What’s interesting right now is that price has not responded yet. This is not completely unprecedented – we saw a similar pattern in late 2013. Then equities punched higher, burning the shorts, only to paint a pretty significant correction shortly thereafter. But what’s different this time is the sideways mess which has preceded this pattern. To me this either means we are correcting sideways or large market participants are distributing. We’ll know more once/if K% line touches the 50 mark – it rarely does without triggering price action. If that happens then we are most likely talking sideways correction.
Either way what follows is likely to be big and therefore my concern is that of getting a seat on the bus. Thus far we have failed in picking a direction. We were extremely fortunate to not get burned on either side (i.e. long/short) but I don’t want to try my luck by forcing the issue. As of right now I don’t see a good entry on the equities side. And yes, it may drop without warning and leave me behind. Which would be frustrating, especially after several attempts. But not as frustrating as damaging one’s account by relenting to guesswork and reactive trading activities.
Another old friend of mine – who of you guys still remembers this chart? And who of you would know what it represents?
The Baltic Dry Index is a composite of three sub-indexes that measure different sizes of dry bulk carriers (merchant ships) – Capesize, Supramax and Panamax. Multiple geographic routes are evaluated for each index to give depth to the index’s composite measurement.
There you have it – you are basically looking at average container shipping rates across the planet. And clearly the drop over the past year also has a lot to do with lower crude oil prices. But still the question bodes – how many more years will equities be able to bubble higher without the backing of a real economy? After all you can only sell so many yoga apps on iTunes. Meanwhile I’m seeing VC capital being thrown all over the place, just pop by Tech Crunch and look at the recent queue of investments and acquisitions. I just did and only had to scroll down to run into this:
Scott told me the other day that one of his friends raised a few Million for a meditation iPhone app – no joke. It’s all eerily reminiscent of what I was witnessing up in Silicon Valley during the dotcom bubble.

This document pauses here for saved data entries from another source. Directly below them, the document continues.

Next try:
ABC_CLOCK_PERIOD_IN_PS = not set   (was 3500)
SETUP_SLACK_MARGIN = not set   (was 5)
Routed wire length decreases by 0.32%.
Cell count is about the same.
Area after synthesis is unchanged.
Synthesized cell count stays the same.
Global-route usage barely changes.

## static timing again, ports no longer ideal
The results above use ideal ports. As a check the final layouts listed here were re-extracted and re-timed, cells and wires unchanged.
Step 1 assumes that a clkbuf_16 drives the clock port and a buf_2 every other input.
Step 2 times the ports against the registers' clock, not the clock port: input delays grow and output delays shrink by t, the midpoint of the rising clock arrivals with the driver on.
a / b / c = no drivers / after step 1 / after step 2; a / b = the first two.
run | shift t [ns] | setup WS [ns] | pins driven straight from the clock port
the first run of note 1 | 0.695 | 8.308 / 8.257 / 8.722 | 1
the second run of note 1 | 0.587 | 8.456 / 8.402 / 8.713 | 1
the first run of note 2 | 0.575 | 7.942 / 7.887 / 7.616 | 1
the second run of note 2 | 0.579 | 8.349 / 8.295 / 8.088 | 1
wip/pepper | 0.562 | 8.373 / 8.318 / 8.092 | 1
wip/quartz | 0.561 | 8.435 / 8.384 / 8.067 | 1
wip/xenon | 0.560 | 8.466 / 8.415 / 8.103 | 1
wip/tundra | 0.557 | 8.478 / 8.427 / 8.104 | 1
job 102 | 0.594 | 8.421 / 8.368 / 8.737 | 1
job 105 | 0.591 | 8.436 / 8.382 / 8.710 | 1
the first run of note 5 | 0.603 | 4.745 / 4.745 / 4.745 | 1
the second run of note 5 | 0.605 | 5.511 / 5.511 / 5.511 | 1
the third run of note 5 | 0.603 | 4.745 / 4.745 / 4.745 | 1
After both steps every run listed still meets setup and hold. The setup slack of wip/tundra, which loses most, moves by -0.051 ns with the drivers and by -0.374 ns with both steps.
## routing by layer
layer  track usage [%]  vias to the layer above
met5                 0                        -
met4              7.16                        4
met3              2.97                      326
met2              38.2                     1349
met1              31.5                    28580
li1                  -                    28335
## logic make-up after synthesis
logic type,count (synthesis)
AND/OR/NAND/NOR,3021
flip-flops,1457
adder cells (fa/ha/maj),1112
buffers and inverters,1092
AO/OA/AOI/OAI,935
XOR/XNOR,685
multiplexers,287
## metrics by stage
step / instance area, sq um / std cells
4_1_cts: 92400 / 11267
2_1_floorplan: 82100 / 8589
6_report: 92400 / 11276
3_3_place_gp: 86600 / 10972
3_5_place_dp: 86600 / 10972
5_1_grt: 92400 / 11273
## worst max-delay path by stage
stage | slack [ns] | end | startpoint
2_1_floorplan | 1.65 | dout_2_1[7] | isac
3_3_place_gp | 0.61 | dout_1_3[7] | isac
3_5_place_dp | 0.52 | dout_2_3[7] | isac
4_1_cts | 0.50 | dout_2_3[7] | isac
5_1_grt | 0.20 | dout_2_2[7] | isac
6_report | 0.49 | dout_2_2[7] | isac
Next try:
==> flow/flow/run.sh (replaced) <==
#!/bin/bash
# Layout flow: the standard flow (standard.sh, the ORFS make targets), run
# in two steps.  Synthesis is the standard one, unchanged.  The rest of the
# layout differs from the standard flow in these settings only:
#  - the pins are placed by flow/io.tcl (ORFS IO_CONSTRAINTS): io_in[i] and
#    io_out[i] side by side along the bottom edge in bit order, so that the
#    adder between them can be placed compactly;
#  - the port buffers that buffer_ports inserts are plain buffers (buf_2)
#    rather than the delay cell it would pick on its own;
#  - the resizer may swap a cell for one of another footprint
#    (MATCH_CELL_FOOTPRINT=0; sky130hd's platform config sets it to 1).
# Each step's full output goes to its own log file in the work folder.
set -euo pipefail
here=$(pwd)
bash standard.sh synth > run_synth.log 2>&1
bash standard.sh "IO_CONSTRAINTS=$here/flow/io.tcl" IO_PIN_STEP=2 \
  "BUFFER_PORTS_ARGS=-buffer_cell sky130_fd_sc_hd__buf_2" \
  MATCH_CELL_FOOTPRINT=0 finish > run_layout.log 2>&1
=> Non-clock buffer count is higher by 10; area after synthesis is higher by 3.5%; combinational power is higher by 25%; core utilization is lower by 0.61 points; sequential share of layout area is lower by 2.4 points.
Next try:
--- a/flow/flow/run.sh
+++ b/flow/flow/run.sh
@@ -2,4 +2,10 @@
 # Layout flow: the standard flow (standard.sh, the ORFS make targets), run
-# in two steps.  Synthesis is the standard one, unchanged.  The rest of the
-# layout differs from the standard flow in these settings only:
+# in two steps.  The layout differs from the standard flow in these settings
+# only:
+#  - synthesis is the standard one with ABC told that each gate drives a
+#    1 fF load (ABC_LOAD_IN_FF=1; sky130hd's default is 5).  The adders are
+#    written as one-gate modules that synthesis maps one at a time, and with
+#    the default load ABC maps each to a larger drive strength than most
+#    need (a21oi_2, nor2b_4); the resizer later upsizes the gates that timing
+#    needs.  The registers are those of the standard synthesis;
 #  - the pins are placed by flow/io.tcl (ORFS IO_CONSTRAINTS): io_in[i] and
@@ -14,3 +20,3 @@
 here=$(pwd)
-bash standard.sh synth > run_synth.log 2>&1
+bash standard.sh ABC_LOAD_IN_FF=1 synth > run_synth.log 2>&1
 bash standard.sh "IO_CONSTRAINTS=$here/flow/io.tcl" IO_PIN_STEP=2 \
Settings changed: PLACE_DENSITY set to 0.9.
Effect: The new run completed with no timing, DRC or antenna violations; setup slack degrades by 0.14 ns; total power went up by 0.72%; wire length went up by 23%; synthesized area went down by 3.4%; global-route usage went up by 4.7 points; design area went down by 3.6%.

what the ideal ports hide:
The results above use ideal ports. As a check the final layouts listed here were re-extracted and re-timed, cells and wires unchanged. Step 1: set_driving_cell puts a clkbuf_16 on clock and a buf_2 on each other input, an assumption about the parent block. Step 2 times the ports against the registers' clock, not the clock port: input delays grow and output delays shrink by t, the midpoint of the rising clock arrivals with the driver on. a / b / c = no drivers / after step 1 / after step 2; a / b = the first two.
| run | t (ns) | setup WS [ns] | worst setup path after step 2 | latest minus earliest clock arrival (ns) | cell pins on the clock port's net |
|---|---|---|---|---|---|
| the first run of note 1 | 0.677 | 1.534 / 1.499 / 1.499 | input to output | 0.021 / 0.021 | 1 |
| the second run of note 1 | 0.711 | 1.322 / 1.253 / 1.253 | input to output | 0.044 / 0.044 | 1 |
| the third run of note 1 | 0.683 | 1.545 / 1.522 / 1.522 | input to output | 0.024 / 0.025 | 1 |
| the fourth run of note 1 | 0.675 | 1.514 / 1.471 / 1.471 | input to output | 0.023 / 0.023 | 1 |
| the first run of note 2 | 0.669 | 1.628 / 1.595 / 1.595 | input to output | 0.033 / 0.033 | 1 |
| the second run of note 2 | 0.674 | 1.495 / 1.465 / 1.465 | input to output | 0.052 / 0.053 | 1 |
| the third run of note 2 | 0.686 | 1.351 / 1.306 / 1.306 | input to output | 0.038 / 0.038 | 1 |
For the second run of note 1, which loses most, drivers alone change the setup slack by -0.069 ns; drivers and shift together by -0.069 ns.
This is an optimization exercise on Yosys and OpenROAD, whose aim is small area, not a production implementation. In this exercise RTL edits were held to simulation tests only and were not proved equivalent to the original.

==> run a <==
==> flow/design.v <==
module top_czcjj(
	input sys_clk,
	input reset_n,
	input   [2:0]    key,
	output [3:0] seg_sel,
	output [7:0] seg_led
);
reg [2:0] r_ff;                  
reg [2:0] k0_ff, k1_ff, k2_ff;   
reg k0_q, k1_q, k2_q;            
always @(posedge sys_clk) begin
	r_ff  <= {r_ff[1:0],  ~reset_n};
	k0_ff <= {k0_ff[1:0], ~key[0]};
	k1_ff <= {k1_ff[1:0], ~key[1]};
	k2_ff <= {k2_ff[1:0], ~key[2]};
end
wire rst  = &r_ff;
wire stop = &k0_ff;
wire addk = &k1_ff;
wire chd  = &k2_ff;
always @(posedge sys_clk) begin
	k0_q <= stop;
	k1_q <= addk;
	k2_q <= chd;
end
wire stop_ev = stop & ~k0_q;
wire add_ev  = k1_q & ~addk;
wire chd_ev  = chd & ~k2_q;
reg waiting;         
reg [1:0] mode;      
always @(posedge sys_clk) begin
	if (rst) waiting <= 1'b0;
	else if (stop_ev) waiting <= ~waiting;
end
always @(posedge sys_clk) begin
	if (rst) mode <= 2'd0;
	else if (chd_ev) mode <= mode[1] ? 2'd0 : mode + 2'd1;
end
reg [5:0] pre;        
wire tick = waiting & (&pre);
always @(posedge sys_clk) begin
	if (rst) pre <= 6'd14;
	else if (waiting) pre <= (&pre) ? 6'd14 : pre + 6'd1;
end
reg [2:0] s_t; reg [3:0] s_o;
reg [2:0] m_t; reg [3:0] m_o;
wire s_o9  = (s_o == 4'd9);
wire s_59  = s_o9 & (s_t == 3'd5);
wire m_o9  = (m_o == 4'd9);
wire m_59  = m_o9 & (m_t == 3'd5);
wire m_ev  = tick & s_59;
always @(posedge sys_clk) begin
	if (rst) begin
		s_o <= 4'd0; s_t <= 3'd0;
	end else if (tick) begin
		s_o <= s_o9 ? 4'd0 : s_o + 4'd1;
		if (s_o9) s_t <= (s_t == 3'd5) ? 3'd0 : s_t + 3'd1;
	end
end
always @(posedge sys_clk) begin
	if (rst) begin
		m_o <= 4'd0; m_t <= 3'd0;
	end else if (m_ev) begin
		m_o <= m_o9 ? 4'd0 : m_o + 4'd1;
		if (m_o9) m_t <= (m_t == 3'd5) ? 3'd0 : m_t + 3'd1;
	end
end
reg [15:0] km;
wire k_ev = ~waiting & add_ev;
wire [3:0] c9;
assign c9[0] = (km[3:0] == 4'd9);
assign c9[1] = c9[0] & (km[7:4] == 4'd9);
assign c9[2] = c9[1] & (km[11:8] == 4'd9);
assign c9[3] = c9[2] & (km[15:12] == 4'd9);
always @(posedge sys_clk) begin
	if (rst) km <= 16'd0;
	else if (k_ev) begin
		km[3:0]   <= c9[0] ? 4'd0 : km[3:0] + 4'd1;
		if (c9[0]) km[7:4]   <= c9[1] ? 4'd0 : km[7:4] + 4'd1;
		if (c9[1]) km[11:8]  <= c9[2] ? 4'd0 : km[11:8] + 4'd1;
		if (c9[2]) km[15:12] <= c9[3] ? 4'd0 : km[15:12] + 4'd1;
	end
end
reg kd1, kd2, md1, md2;
always @(posedge sys_clk) begin
	kd1 <= k_ev & ~rst;
	kd2 <= kd1 & ~rst;
	md1 <= m_ev & ~rst;
	md2 <= md1 & ~rst;
end
wire km_hi0   = (km[15:8] == 8'd0);
wire k_mul5   = (km[3:0] == 4'd0) | (km[3:0] == 4'd5);
wire k_zero   = km_hi0 & (km[7:0] == 8'd0);
wire k_five   = km_hi0 & (km[7:0] == 8'h05);
wire k_ten    = km_hi0 & ((km[7:4] == 4'd1) | (km[7:4] == 4'd2) | (km[7:0] == 8'h30));
wire m_zero   = (m_t == 3'd0) & (m_o == 4'd0);
wire [3:0] m_sum = {1'b0, m_t} + m_o;    
wire m_mul3   = (m_sum == 4'd0) | (m_sum == 4'd3) | (m_sum == 4'd6) | (m_sum == 4'd9) | (m_sum == 4'd12);
reg [15:0] delta;
always @(*) begin
	delta = 16'h0000;
	if (kd2) begin
		if (k_zero)                 delta = 16'h5999;
		else if (k_mul5 & ~k_five)  delta = k_ten ? 16'h0010 : 16'h0007;
	end else if (md2) begin
		if (m_zero)      delta = 16'h9867;
		else if (m_mul3) delta = 16'h0007;
	end
end
reg [15:0] fare;
reg [15:0] fare_n;
reg [4:0] dsum;
reg cy;
integer i;
always @(*) begin
	cy = 1'b0;
	for (i = 0; i < 4; i = i + 1) begin
		dsum = fare[4*i +: 4] + delta[4*i +: 4] + cy;
		if (dsum > 5'd9) begin
			fare_n[4*i +: 4] = dsum - 5'd10;
			cy = 1'b1;
		end else begin
			fare_n[4*i +: 4] = dsum[3:0];
			cy = 1'b0;
		end
	end
end
always @(posedge sys_clk) begin
	if (rst) fare <= 16'h0030;
	else fare <= fare_n;
end
reg [3:0] q;           
wire dri_en = &q;
always @(posedge sys_clk) begin
	if (rst) q <= 4'd6;
	else q <= dri_en ? 4'd6 : q + 4'd1;
end
reg [3:0] v;           
reg b;                 
always @(posedge sys_clk) begin
	if (rst) begin
		v <= 4'd0; b <= 1'b1;
	end else if (dri_en) begin
		v <= v + 4'd1;
		if (v[0]) b <= 1'b0;
	end
end
wire [3:0] vm1 = v - 4'd1;
wire [1:0] cs  = b ? 2'd0 : vm1[3:2];
reg [3:0] dig;
always @(*) begin
	case (mode)
		2'd0: case (v[3:2])
			2'd0: dig = km[3:0];
			2'd1: dig = km[7:4];
			2'd2: dig = km[11:8];
			default: dig = km[15:12];
		endcase
		2'd1: case (v[3:2])
			2'd0: dig = s_o;
			2'd1: dig = {1'b0, s_t};
			2'd2: dig = m_o;
			default: dig = {1'b0, m_t};
		endcase
		default: case (v[3:2])
			2'd0: dig = fare[3:0];
			2'd1: dig = fare[7:4];
			2'd2: dig = fare[11:8];
			default: dig = fare[15:12];
		endcase
	endcase
end
wire pt = (mode == 2'd1) ? (cs == 2'd2) : (cs == 2'd1);
reg [3:0] s0, nd, od;
reg pd, odp;
always @(posedge sys_clk) begin
	if (rst) begin
		s0 <= 4'd0; nd <= 4'd0; pd <= 1'b1; od <= 4'd15; odp <= 1'b1;
	end else if (dri_en) begin
		s0 <= dig;
		nd <= s0;
		pd <= ~pt;
		od <= nd;
		odp <= pd;
	end
end
wire [3:0] vm2 = v - 4'd2;
wire [1:0] ss = vm2[3:2];
assign seg_sel = b ? (v[0] ? 4'b1110 : 4'b1111) : ~(4'b0001 << ss);
wire [6:0] seg7 =
	(od == 4'd0) ? 7'b1000000 :
	(od == 4'd1) ? 7'b1111001 :
	(od == 4'd2) ? 7'b0100100 :
	(od == 4'd3) ? 7'b0110000 :
	(od == 4'd4) ? 7'b0011001 :
	(od == 4'd5) ? 7'b0010010 :
	(od == 4'd6) ? 7'b0000010 :
	(od == 4'd7) ? 7'b1111000 :
	(od == 4'd8) ? 7'b0000000 :
	(od == 4'd9) ? 7'b0010000 : 7'b1111111;
assign seg_led = {odp, seg7};
endmodule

As you know I don’t trade this stuff and I don’t want it to affect your trading activities either. Remember the old adage: Markets can remain irrational a lot longer than you can remain solvent. I’m not turning into a bear by any definition. However, that said, the long term picture is rather scary and it seems we are approaching a point when this equities bubble fueled by global printing presses may just hit a snag. May hit this year, next year, perhaps in 2020 – who knows. But plan accordingly. Which means:
- Don’t get into any debt.
- Have at least one year in savings.
- Put some of your money in tangibles.
- Take care of your family.
- Don’t get suckered into the hype.
You’ll thank me later.
On the setup front I’ve got copper – tried to get in here before but got kicked out, fortunately at break/even. It’s now pretty much where I see buyers defend the 100-day SMA. Long here with a stop below that big spike low. Let’s see what happens.